[Stored data entries]
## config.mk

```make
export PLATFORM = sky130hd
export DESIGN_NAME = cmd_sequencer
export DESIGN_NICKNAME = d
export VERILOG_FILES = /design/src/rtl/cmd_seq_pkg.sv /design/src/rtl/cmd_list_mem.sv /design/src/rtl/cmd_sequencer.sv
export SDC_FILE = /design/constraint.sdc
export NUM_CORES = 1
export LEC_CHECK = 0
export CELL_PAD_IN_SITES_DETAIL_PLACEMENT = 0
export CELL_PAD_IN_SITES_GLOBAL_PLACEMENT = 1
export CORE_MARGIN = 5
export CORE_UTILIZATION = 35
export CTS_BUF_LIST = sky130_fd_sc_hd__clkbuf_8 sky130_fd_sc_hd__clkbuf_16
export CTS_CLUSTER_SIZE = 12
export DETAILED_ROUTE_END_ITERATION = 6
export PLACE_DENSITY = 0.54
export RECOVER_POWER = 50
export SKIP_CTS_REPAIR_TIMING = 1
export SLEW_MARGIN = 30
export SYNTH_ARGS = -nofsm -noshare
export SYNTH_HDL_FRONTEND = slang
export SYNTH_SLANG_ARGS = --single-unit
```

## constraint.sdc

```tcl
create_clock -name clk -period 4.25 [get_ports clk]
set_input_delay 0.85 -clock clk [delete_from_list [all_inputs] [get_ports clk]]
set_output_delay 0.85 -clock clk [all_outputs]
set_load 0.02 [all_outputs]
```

* **Your instructions**
Line by line, retype all of the records exactly.

* **Task result**
## config.mk

```make
export PLATFORM = sky130hd
export DESIGN_NAME = cmd_sequencer
export DESIGN_NICKNAME = d
export VERILOG_FILES = /design/src/rtl/cmd_seq_pkg.sv /design/src/rtl/cmd_list_mem.sv /design/src/rtl/cmd_sequencer.sv
export SDC_FILE = /design/constraint.sdc
export NUM_CORES = 1
export LEC_CHECK = 0
export CELL_PAD_IN_SITES_DETAIL_PLACEMENT = 0
export CELL_PAD_IN_SITES_GLOBAL_PLACEMENT = 1
export CORE_MARGIN = 5
export CORE_UTILIZATION = 35
export CTS_BUF_LIST = sky130_fd_sc_hd__clkbuf_8 sky130_fd_sc_hd__clkbuf_16
export CTS_CLUSTER_SIZE = 12
export DETAILED_ROUTE_END_ITERATION = 6
export PLACE_DENSITY = 0.54
export RECOVER_POWER = 50
export SKIP_CTS_REPAIR_TIMING = 1
export SLEW_MARGIN = 30
export SYNTH_ARGS = -nofsm -noshare
export SYNTH_HDL_FRONTEND = slang
export SYNTH_SLANG_ARGS = --single-unit
```

## constraint.sdc

```tcl
create_clock -name clk -period 4.25 [get_ports clk]
set_input_delay 0.85 -clock clk [delete_from_list [all_inputs] [get_ports clk]]
set_output_delay 0.85 -clock clk [all_outputs]
set_load 0.02 [all_outputs]
```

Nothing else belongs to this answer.